◆ PROBLEM STATEMENT
State how many lines of the entries below hold the word "transfer"; reply with nothing but the number.

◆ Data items
Segment Open

--- src/rtl/serial_pattern_feeder.sv ---
// serial_pattern_feeder: valid/ready word loader that serialises words one
// bit per clock toward the '1101' detector, with a one-word hold buffer.
//
// Ports:
//   clk, rst           rising-edge clock, synchronous active-high reset
//   load_valid/ready   word handshake (ready is registers-only, never valid)
//   load_data          word to serialise, sampled only on a transfer
//   serial_out         registered serial bit, IDLE_BIT when no word shifts
//   serial_active      serial_out carries a data bit this cycle
//   word_done          pulse while the last bit of a word is on serial_out
module serial_pattern_feeder #(
   parameter int DATA_WIDTH = 8,
   parameter bit MSB_FIRST  = 1'b1,
   parameter bit IDLE_BIT   = 1'b0
) (
   input  logic                  clk,
   input  logic                  rst,
   input  logic                  load_valid,
   input  logic [DATA_WIDTH-1:0] load_data,
   output logic                  load_ready,
   output logic                  serial_out,
   output logic                  serial_active,
   output logic                  word_done
);

   localparam int DW = DATA_WIDTH;
   localparam int CW = $clog2(DATA_WIDTH);
   localparam logic [CW-1:0] LAST = CW'(DATA_WIDTH - 1);

   typedef enum logic {
      S_IDLE,
      S_SHIFT
   } state_t;

   state_t          r_state;
   state_t          w_state_nxt;
   logic [DW-1:0]   r_shift;
   logic [DW-1:0]   w_shift_nxt;
   logic [DW-1:0]   r_hold;
   logic [DW-1:0]   w_hold_nxt;
   logic            r_hold_full;
   logic            w_hold_full_nxt;
   logic [CW-1:0]   r_cnt;
   logic [CW-1:0]   w_cnt_nxt;
   logic            r_sout;
   logic            r_active;
   logic            r_done;
   logic            w_sout_nxt;
   logic            w_active_nxt;
   logic            w_done_nxt;
   logic            w_xfer;
   logic            w_last;
   logic [DW-1:0]   w_shifted;

   assign load_ready    = ~rst & ~r_hold_full;
   assign w_xfer        = load_valid & load_ready;
   assign w_last        = (r_cnt == LAST);
   assign serial_out    = r_sout;
   assign serial_active = r_active;
   assign word_done     = r_done;

   // The bit on the line always sits at the "first" end of r_shift.
   assign w_shifted = MSB_FIRST ? {r_shift[DW-2:0], 1'b0}
                                : {1'b0, r_shift[DW-1:1]};

   function automatic logic first_bit(input logic [DW-1:0] w);
      return MSB_FIRST ? w[DW-1] : w[0];
   endfunction

   always_comb begin
      w_state_nxt     = r_state;
      w_shift_nxt     = r_shift;
      w_hold_nxt      = r_hold;
      w_hold_full_nxt = r_hold_full;
      w_cnt_nxt       = r_cnt;
      case (r_state)
         S_IDLE: begin
            if (w_xfer) begin
               w_shift_nxt = load_data;
               w_cnt_nxt   = '0;
               w_state_nxt = S_SHIFT;
            end
         end
         S_SHIFT: begin
            if (w_last) begin
               w_cnt_nxt = '0;
               // ready is low while the hold buffer is full, so a held
               // word and a new transfer never compete here
               if (r_hold_full) begin
                  w_shift_nxt     = r_hold;
                  w_hold_full_nxt = 1'b0;
               end else if (w_xfer) begin
                  w_shift_nxt = load_data;
               end else begin
                  w_state_nxt = S_IDLE;
               end
            end else begin
               w_shift_nxt = w_shifted;
               w_cnt_nxt   = r_cnt + CW'(1);
               if (w_xfer) begin
                  w_hold_nxt      = load_data;
                  w_hold_full_nxt = 1'b1;
               end
            end
         end
         default: w_state_nxt = S_IDLE;
      endcase
      // Outputs are precomputed so the line is driven straight from flops.
      w_active_nxt = (w_state_nxt == S_SHIFT);
      w_sout_nxt   = w_active_nxt ? first_bit(w_shift_nxt) : IDLE_BIT;
      w_done_nxt   = w_active_nxt & (w_cnt_nxt == LAST);
   end

   always_ff @(posedge clk) begin
      if (rst) begin
         r_state     <= S_IDLE;
         r_shift     <= '0;
         r_hold      <= '0;
         r_hold_full <= 1'b0;
         r_cnt       <= '0;
         r_sout      <= IDLE_BIT;
         r_active    <= 1'b0;
         r_done      <= 1'b0;
      end else begin
         r_state     <= w_state_nxt;
         r_shift     <= w_shift_nxt;
         r_hold      <= w_hold_nxt;
         r_hold_full <= w_hold_full_nxt;
         r_cnt       <= w_cnt_nxt;
         r_sout      <= w_sout_nxt;
         r_active    <= w_active_nxt;
         r_done      <= w_done_nxt;
      end
   end

endmodule

--- config.mk ---
export PLATFORM = sky130hd
export DESIGN_NAME = serial_pattern_feeder
export DESIGN_NICKNAME = d
export VERILOG_FILES = /design/src/rtl/serial_pattern_feeder.sv
export SDC_FILE = /design/constraint.sdc
export NUM_CORES = 1
export LEC_CHECK = 0
export CAP_MARGIN = 20
export CORE_MARGIN = 3
export CORE_UTILIZATION = 54
export CTS_BUF_LIST = sky130_fd_sc_hd__clkbuf_4 sky130_fd_sc_hd__clkbuf_8
export CTS_CLUSTER_DIAMETER = 150
export CTS_CLUSTER_SIZE = 16
export DETAILED_ROUTE_END_ITERATION = 6
export PLACE_DENSITY = 0.84
export SYNTH_ARGS = -nofsm -noshare
export SYNTH_HDL_FRONTEND = slang
export SYNTH_SLANG_ARGS = --single-unit
export TNS_END_PERCENT = 20
--- constraint.sdc ---
create_clock -name clk -period 1.9 [get_ports clk]
set_input_delay 0.285 -clock clk [delete_from_list [all_inputs] [get_ports clk]]
set_output_delay 0.285 -clock clk [all_outputs]
set_load 0.01 [all_outputs]
<file path="config.mk">
export PLATFORM = sky130hd
export DESIGN_NAME = sysarr_ctrl
export DESIGN_NICKNAME = d
export VERILOG_FILES = /design/src/rtl/sysarr_ctrl.sv
export SDC_FILE = /design/constraint.sdc
export NUM_CORES = 1
export LEC_CHECK = 0
export CORE_UTILIZATION = 43
export DETAILED_ROUTE_END_ITERATION = 10
export PLACE_DENSITY = 0.8
export SLEW_MARGIN = 20
export SYNTH_ARGS = -nofsm -noshare
export SYNTH_HDL_FRONTEND = slang
export SYNTH_SLANG_ARGS = --single-unit
</file>
<file path="constraint.sdc">
create_clock -name clock -period 2.8 [get_ports clock]
set_input_delay 0.56 -clock clock [delete_from_list [all_inputs] [get_ports clock]]
set_output_delay 0.56 -clock clock [all_outputs]
set_load 0.02 [all_outputs]
</file>
<file path="src/rtl/sysarr_ctrl.sv">
// sysarr_ctrl: weight-load, skewed-stream and de-skew sequencer for an NxN
// weight-stationary systolic array. Define SYSARR_CTRL_RELU_EN to clamp negative sums.
module sysarr_ctrl #(
    parameter int WIDTH_HEIGHT = 2,
    parameter int ADDR_W       = 8,
    parameter int ARR_LAT      = 0
) (
    input  logic                         clock,
    input  logic                         rst_n,
    input  logic                         start,
    input  logic [ADDR_W-1:0]            num_vecs,
    output logic                         busy,
    output logic                         done,
    output logic                         w_rd_en,
    output logic [ADDR_W-1:0]            w_rd_addr,
    input  logic [8*WIDTH_HEIGHT-1:0]    w_rd_data,
    output logic                         x_rd_en,
    output logic [ADDR_W-1:0]            x_rd_addr,
    input  logic [8*WIDTH_HEIGHT-1:0]    x_rd_data,
    output logic                         arr_active,
    output logic [8*WIDTH_HEIGHT-1:0]    arr_win,
    output logic [WIDTH_HEIGHT-1:0]      arr_wwrite,
    output logic [8*WIDTH_HEIGHT-1:0]    arr_datain,
    input  logic [16*WIDTH_HEIGHT-1:0]   arr_maccout,
    output logic                         res_valid,
    output logic [ADDR_W-1:0]            res_addr,
    output logic [16*WIDTH_HEIGHT-1:0]   res_data
);
    localparam int N  = WIDTH_HEIGHT;
    localparam int PD = 2 * N + ARR_LAT;

    typedef enum logic [2:0] {IDLE, LOADW, STREAM, DRAIN, DONE} state_t;

    state_t               r_state;
    state_t               w_next;
    logic [ADDR_W-1:0]    r_cnt;
    logic [ADDR_W-1:0]    w_cnt_next;
    logic [ADDR_W-1:0]    r_m;
    logic [ADDR_W-1:0]    r_rcnt;
    logic                 r_wvalid;
    logic [PD-1:0]        r_vpipe;
    logic                 r_res_valid;
    logic [ADDR_W-1:0]    r_res_addr;
    logic [16*N-1:0]      r_res_data;
    logic [16*N-1:0]      w_res;
    logic                 w_last_res;

    assign w_last_res = r_res_valid && (r_res_addr == r_m - 1'b1);

    always_comb begin
        w_next     = r_state;
        w_cnt_next = r_cnt;
        unique case (r_state)
            IDLE: begin
                if (start) begin
                    w_next     = LOADW;
                    w_cnt_next = '0;
                end
            end
            LOADW: begin
                if (r_cnt == ADDR_W'(N - 1)) begin
                    w_cnt_next = '0;
                    w_next     = (r_m == '0) ? DRAIN : STREAM;
                end else begin
                    w_cnt_next = r_cnt + 1'b1;
                end
            end
            STREAM: begin
                if (r_cnt == r_m - 1'b1) begin
                    w_cnt_next = '0;
                    w_next     = DRAIN;
                end else begin
                    w_cnt_next = r_cnt + 1'b1;
                end
            end
            DRAIN: begin
                if (r_m == '0 || w_last_res) w_next = DONE;
            end
            DONE:    w_next = IDLE;
            default: w_next = IDLE;
        endcase
    end

    assign busy       = (r_state != IDLE);
    assign done       = (r_state == DONE);
    assign w_rd_en    = (r_state == LOADW);
    assign w_rd_addr  = w_rd_en ? ADDR_W'(N - 1) - r_cnt : '0;
    assign x_rd_en    = (r_state == STREAM);
    assign x_rd_addr  = x_rd_en ? r_cnt : '0;
    assign arr_wwrite = {N{r_wvalid}};
    assign arr_win    = r_wvalid ? w_rd_data : '0;
    // lane r carries valid data exactly r cycles after the read returned
    assign arr_active = |r_vpipe[N-1:0];
    assign res_valid  = r_res_valid;
    assign res_addr   = r_res_addr;
    assign res_data   = r_res_data;

    always_ff @(posedge clock or negedge rst_n) begin
        if (!rst_n) begin
            r_state     <= IDLE;
            r_cnt       <= '0;
            r_m         <= '0;
            r_rcnt      <= '0;
            r_wvalid    <= 1'b0;
            r_vpipe     <= '0;
            r_res_valid <= 1'b0;
            r_res_addr  <= '0;
            r_res_data  <= '0;
        end else begin
            r_state     <= w_next;
            r_cnt       <= w_cnt_next;
            r_wvalid    <= w_rd_en;
            r_vpipe     <= {r_vpipe[PD-2:0], x_rd_en};
            r_res_valid <= r_vpipe[PD-1];
            r_res_addr  <= r_vpipe[PD-1] ? r_rcnt : '0;
            r_res_data  <= r_vpipe[PD-1] ? w_res : '0;
            if (r_state == IDLE && start) begin
                r_m    <= num_vecs;
                r_rcnt <= '0;
            end else if (r_vpipe[PD-1]) begin
                r_rcnt <= r_rcnt + 1'b1;
            end
        end
    end

    for (genvar r = 0; r < N; r++) begin : g_skew
        logic [7:0] w_in;
        assign w_in = r_vpipe[0] ? x_rd_data[8*r +: 8] : 8'd0;
        if (r == 0) begin : g_d0
            assign arr_datain[7:0] = w_in;
        end else begin : g_dn
            logic [7:0] r_sk [r];
            always_ff @(posedge clock or negedge rst_n) begin
                if (!rst_n) begin
                    for (int i = 0; i < r; i++) r_sk[i] <= '0;
                end else begin
                    r_sk[0] <= w_in;
                    for (int i = 1; i < r; i++) r_sk[i] <= r_sk[i-1];
                end
            end
            assign arr_datain[8*r +: 8] = r_sk[r-1];
        end
    end

    // column c arrives c cycles late, so it waits N-1-c to line up
    for (genvar c = 0; c < N; c++) begin : g_dsk
        localparam int DEP = N - 1 - c;
        logic [15:0] w_col;
        if (DEP == 0) begin : g_d0
            assign w_col = arr_maccout[16*c +: 16];
        end else begin : g_dn
            logic [15:0] r_ds [DEP];
            always_ff @(posedge clock or negedge rst_n) begin
                if (!rst_n) begin
                    for (int i = 0; i < DEP; i++) r_ds[i] <= '0;
                end else begin
                    r_ds[0] <= arr_maccout[16*c +: 16];
                    for (int i = 1; i < DEP; i++) r_ds[i] <= r_ds[i-1];
                end
            end
            assign w_col = r_ds[DEP-1];
        end
`ifdef SYSARR_CTRL_RELU_EN
        assign w_res[16*c +: 16] = w_col[15] ? 16'd0 : w_col;
`else
        assign w_res[16*c +: 16] = w_col;
`endif
    end
endmodule

</file>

Segment Closed

◆ EXERCISE OUTPUT
2